**Problem:**
Examine each line of the listing below. Copy those in which the string "metal" appears.

**Given data:**
= = = =

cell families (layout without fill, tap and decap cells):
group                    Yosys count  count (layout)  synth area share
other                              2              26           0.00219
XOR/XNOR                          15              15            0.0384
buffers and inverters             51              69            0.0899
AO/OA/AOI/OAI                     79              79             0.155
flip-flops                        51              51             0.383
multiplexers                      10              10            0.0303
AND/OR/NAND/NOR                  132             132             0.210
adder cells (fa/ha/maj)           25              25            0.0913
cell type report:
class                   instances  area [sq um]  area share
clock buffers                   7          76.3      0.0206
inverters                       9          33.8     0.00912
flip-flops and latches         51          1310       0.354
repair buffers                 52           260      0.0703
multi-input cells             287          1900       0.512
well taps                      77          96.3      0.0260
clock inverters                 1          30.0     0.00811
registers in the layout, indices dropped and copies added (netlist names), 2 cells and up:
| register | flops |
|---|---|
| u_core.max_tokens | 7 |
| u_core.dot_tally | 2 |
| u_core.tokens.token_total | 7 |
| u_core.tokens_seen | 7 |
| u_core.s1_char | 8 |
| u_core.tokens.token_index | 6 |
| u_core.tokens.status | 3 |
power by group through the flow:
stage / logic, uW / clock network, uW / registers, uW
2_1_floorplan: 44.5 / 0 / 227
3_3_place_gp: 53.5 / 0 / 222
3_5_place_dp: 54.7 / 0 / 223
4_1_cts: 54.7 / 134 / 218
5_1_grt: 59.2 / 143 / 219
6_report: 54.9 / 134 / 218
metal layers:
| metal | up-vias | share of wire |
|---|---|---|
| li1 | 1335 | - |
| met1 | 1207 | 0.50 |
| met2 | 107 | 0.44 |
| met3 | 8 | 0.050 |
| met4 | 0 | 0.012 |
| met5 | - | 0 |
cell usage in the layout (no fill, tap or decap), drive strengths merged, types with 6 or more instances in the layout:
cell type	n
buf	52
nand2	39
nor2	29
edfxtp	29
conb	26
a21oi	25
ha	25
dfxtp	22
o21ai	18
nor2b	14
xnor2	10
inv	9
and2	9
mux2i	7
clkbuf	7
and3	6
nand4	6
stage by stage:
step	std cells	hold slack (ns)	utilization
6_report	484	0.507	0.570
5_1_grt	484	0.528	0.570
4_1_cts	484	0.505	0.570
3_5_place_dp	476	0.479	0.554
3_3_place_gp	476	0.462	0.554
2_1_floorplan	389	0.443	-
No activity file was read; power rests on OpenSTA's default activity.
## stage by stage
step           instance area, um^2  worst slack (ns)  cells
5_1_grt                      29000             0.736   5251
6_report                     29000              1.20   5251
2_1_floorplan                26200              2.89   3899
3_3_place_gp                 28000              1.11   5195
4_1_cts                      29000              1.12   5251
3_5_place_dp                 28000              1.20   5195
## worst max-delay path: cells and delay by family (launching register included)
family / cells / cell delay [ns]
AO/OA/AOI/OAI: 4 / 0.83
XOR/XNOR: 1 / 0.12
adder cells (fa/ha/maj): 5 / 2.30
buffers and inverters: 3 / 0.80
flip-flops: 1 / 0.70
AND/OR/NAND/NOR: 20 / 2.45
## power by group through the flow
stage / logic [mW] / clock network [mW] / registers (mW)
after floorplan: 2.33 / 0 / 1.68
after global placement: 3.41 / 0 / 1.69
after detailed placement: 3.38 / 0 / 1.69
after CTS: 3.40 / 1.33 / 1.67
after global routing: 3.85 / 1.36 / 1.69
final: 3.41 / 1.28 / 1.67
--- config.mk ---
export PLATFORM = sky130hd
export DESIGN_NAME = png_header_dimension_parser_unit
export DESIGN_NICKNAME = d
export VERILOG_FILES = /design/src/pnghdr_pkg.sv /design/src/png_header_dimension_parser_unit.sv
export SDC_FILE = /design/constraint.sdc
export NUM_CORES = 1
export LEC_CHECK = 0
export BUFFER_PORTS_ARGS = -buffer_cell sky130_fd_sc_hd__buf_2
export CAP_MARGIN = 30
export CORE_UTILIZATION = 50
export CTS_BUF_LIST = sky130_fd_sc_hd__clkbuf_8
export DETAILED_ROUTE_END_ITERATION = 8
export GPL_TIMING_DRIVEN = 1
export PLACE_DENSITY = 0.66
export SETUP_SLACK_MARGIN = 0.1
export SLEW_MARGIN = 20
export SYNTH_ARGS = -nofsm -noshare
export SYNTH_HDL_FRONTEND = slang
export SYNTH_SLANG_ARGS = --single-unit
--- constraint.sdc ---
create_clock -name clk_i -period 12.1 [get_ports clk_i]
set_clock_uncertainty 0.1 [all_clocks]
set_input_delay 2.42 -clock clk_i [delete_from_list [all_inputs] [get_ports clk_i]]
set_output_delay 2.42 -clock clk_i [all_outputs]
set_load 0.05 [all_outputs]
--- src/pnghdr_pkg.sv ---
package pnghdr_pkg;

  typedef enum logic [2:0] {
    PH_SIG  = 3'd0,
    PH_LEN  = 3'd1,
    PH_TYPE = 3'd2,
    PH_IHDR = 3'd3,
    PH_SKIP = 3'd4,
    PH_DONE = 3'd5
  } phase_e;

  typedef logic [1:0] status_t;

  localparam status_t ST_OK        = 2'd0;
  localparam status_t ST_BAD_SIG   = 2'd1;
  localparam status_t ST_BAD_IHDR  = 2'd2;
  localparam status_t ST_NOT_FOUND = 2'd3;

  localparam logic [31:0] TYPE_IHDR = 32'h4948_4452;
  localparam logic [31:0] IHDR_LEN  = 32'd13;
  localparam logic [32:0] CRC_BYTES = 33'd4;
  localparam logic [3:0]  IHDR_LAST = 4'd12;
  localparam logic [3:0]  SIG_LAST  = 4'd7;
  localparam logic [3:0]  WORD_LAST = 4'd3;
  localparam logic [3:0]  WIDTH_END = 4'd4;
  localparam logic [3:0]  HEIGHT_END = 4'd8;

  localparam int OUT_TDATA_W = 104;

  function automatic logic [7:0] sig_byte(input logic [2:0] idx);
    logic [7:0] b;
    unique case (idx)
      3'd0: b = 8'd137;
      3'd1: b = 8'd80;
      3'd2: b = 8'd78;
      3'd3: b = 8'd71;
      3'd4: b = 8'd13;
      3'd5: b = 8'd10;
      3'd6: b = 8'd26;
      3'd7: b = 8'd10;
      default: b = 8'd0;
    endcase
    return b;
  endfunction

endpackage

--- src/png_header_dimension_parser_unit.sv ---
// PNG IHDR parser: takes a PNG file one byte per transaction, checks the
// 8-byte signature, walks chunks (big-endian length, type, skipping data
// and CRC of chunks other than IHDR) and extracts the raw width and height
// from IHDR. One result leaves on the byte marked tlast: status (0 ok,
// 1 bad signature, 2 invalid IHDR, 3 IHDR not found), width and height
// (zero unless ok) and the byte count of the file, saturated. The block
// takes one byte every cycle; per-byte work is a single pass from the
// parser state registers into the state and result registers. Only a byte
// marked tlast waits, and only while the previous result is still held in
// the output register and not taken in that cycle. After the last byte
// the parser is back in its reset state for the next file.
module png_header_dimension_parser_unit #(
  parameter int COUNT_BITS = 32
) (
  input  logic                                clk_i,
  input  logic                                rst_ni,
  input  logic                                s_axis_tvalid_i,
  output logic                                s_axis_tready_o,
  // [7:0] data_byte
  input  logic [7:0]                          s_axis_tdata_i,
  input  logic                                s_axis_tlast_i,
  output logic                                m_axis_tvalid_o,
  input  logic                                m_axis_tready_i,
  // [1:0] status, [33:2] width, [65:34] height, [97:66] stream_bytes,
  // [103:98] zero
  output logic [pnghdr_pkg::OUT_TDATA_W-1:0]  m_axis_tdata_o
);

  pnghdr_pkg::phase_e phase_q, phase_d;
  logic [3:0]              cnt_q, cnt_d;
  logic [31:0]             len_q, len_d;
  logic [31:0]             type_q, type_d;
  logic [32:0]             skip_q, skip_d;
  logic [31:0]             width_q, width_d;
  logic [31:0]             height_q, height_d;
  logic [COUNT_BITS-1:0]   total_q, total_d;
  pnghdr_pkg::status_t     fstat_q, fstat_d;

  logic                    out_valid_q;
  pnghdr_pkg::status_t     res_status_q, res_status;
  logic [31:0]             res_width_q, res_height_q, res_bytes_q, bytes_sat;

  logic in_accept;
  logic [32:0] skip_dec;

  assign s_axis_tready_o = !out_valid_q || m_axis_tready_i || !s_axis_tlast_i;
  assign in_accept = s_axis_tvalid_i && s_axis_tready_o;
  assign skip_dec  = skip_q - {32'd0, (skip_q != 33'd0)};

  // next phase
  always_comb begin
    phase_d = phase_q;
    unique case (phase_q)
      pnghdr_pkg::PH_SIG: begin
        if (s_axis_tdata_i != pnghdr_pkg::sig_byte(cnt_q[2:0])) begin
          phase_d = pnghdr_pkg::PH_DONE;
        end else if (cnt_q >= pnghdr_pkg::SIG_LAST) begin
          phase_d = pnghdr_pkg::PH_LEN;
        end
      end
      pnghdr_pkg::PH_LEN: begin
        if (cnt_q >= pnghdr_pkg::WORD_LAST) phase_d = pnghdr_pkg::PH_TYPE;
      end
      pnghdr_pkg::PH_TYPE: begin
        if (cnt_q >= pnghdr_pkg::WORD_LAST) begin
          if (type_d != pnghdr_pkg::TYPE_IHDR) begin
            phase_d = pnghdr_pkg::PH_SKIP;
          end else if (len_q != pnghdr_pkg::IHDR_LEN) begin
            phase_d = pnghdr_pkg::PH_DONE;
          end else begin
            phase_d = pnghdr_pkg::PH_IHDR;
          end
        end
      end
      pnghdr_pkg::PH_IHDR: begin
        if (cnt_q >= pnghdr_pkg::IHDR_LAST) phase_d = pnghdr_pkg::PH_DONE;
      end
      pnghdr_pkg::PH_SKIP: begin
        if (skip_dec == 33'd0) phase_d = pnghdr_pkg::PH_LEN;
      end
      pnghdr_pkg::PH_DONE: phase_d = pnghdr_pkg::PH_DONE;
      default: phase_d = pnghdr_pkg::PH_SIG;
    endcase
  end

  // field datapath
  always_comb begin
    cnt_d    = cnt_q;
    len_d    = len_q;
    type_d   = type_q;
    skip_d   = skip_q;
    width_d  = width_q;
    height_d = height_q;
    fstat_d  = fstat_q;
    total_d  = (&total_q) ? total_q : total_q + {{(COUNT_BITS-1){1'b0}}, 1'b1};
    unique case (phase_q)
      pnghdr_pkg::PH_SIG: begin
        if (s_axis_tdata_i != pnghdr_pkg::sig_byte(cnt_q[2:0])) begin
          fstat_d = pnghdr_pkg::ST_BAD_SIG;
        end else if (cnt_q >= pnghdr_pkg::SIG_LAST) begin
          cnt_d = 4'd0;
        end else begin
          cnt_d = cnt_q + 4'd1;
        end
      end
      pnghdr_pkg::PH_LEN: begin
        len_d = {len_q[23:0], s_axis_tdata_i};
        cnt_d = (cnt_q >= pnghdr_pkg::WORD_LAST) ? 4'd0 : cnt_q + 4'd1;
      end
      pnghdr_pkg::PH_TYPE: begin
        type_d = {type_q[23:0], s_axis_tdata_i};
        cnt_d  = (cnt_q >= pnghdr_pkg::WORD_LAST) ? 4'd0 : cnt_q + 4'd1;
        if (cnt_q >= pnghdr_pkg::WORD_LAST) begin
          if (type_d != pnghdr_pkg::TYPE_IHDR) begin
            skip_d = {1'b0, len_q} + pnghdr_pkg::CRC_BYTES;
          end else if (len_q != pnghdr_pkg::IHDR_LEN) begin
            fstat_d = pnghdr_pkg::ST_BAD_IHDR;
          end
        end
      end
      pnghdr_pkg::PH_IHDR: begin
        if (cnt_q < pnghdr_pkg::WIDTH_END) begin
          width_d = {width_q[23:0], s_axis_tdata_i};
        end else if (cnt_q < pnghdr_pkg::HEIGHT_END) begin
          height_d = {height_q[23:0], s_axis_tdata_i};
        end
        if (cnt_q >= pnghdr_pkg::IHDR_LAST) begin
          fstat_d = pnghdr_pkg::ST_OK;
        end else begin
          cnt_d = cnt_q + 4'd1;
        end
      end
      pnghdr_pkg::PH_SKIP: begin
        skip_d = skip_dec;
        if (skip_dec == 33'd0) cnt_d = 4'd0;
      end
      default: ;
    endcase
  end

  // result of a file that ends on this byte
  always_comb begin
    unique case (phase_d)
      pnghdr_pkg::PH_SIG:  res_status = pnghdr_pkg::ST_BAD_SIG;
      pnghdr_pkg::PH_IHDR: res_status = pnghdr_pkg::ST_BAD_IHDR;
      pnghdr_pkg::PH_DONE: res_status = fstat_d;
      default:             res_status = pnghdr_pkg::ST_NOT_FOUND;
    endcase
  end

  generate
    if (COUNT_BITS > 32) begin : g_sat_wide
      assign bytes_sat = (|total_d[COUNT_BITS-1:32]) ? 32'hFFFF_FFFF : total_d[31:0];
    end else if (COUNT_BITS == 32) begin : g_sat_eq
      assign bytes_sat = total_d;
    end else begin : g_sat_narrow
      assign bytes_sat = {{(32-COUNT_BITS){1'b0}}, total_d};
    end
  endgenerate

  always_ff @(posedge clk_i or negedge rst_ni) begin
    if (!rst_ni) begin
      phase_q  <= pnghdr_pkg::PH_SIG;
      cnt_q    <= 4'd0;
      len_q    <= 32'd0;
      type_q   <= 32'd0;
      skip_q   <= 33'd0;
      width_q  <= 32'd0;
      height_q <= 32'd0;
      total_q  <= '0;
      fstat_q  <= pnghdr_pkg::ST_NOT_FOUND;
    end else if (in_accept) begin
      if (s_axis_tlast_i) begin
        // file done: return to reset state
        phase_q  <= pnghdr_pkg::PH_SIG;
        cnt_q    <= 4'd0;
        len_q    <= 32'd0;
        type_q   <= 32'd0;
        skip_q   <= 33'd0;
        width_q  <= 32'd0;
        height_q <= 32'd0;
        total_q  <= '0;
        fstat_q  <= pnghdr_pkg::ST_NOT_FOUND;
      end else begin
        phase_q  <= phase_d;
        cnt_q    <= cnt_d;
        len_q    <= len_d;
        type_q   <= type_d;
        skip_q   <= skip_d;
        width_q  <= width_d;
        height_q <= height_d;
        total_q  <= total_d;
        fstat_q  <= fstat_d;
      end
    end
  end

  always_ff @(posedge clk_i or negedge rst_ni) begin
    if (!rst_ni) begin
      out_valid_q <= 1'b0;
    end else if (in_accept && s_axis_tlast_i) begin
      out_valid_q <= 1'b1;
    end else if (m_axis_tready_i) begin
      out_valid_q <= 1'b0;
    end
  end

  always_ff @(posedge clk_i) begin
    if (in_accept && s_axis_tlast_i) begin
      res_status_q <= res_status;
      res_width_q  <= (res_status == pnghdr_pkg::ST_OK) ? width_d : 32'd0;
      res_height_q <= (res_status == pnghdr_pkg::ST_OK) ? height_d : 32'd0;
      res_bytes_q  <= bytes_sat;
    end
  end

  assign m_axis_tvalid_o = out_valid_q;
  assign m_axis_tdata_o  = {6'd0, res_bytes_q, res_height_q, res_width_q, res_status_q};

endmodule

= = = =

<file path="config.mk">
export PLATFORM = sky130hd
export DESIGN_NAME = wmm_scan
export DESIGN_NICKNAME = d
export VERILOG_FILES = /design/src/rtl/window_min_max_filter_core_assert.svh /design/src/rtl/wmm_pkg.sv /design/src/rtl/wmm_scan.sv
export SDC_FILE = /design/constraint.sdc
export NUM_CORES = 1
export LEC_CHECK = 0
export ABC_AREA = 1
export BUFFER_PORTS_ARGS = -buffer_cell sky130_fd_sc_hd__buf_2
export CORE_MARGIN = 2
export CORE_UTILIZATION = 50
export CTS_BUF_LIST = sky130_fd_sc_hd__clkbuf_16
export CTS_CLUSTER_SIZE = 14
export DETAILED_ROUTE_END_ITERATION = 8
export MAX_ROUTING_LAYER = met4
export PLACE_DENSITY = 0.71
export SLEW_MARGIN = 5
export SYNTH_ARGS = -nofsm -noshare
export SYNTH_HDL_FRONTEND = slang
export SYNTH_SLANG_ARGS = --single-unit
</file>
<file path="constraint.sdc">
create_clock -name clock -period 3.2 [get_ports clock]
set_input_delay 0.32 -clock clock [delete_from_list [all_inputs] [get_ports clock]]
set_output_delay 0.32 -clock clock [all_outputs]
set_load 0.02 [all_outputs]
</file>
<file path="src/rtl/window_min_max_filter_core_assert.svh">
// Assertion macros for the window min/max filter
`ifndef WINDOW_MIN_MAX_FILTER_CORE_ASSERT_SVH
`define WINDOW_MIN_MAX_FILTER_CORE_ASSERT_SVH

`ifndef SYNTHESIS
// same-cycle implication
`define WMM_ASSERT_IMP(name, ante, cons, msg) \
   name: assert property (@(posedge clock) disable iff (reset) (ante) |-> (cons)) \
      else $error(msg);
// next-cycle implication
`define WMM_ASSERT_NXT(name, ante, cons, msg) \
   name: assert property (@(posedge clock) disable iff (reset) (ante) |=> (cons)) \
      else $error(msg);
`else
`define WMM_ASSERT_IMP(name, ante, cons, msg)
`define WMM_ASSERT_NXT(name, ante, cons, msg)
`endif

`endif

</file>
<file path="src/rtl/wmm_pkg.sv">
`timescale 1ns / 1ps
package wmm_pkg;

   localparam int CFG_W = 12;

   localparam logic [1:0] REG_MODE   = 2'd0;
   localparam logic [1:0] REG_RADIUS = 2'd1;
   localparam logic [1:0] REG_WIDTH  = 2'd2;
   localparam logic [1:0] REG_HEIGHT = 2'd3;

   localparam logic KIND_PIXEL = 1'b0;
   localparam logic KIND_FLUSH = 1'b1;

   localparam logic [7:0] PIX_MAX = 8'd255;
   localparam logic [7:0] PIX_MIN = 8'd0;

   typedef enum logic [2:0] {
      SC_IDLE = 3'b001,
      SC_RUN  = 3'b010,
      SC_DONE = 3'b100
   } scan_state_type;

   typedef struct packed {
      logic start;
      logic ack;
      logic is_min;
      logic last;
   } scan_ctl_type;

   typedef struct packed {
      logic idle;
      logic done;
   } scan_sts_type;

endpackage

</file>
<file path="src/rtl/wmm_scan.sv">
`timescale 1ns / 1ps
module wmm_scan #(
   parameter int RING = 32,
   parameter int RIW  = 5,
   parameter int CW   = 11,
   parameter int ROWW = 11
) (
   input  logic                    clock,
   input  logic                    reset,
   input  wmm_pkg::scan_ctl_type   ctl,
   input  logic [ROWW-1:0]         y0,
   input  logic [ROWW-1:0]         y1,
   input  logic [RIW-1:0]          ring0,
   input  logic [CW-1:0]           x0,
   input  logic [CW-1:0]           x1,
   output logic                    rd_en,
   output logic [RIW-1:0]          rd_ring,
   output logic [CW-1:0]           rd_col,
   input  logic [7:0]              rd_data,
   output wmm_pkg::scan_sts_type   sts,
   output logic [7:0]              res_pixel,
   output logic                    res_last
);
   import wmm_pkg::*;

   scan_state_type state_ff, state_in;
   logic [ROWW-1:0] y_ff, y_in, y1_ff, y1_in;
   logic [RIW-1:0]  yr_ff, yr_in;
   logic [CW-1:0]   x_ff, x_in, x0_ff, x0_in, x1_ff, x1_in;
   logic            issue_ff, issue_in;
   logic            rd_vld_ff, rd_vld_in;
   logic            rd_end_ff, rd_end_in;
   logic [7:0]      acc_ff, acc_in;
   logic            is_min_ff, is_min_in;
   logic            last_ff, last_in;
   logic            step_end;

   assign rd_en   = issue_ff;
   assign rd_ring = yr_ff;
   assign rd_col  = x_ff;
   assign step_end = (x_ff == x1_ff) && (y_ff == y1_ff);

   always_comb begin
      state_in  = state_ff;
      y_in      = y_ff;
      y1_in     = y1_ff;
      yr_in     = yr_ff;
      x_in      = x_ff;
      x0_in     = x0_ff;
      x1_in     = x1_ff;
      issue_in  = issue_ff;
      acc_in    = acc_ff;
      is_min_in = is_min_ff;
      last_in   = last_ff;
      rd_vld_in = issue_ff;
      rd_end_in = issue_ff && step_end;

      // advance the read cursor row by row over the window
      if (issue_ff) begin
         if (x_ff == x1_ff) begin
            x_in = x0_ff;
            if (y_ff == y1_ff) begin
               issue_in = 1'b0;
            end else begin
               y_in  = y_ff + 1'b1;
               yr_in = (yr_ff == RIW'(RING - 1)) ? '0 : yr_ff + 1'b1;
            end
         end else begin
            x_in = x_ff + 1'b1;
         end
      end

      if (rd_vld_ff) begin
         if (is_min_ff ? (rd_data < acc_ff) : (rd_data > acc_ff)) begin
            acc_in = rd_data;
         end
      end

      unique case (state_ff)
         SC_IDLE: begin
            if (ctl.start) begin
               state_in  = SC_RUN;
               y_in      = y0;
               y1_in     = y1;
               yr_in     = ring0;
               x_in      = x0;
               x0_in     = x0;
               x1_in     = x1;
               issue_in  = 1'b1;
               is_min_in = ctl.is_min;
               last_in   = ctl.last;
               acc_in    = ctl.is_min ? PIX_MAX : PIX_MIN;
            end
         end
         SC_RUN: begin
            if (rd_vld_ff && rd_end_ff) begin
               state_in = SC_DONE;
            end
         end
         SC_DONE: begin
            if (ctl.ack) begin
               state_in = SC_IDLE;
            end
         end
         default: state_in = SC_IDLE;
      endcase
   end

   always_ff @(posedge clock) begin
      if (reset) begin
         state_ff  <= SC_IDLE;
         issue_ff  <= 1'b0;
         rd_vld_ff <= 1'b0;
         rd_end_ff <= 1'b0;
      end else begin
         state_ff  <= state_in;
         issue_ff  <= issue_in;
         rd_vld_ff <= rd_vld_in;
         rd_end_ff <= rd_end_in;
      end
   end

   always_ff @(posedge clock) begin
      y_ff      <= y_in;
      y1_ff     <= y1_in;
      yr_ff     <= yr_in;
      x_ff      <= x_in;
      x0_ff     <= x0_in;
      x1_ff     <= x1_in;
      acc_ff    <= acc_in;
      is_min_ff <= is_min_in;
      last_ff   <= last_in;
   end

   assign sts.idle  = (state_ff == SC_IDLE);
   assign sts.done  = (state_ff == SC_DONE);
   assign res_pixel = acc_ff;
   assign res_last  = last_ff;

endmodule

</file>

= = = =

**Written solution:**
metal layers:
| metal | up-vias | share of wire |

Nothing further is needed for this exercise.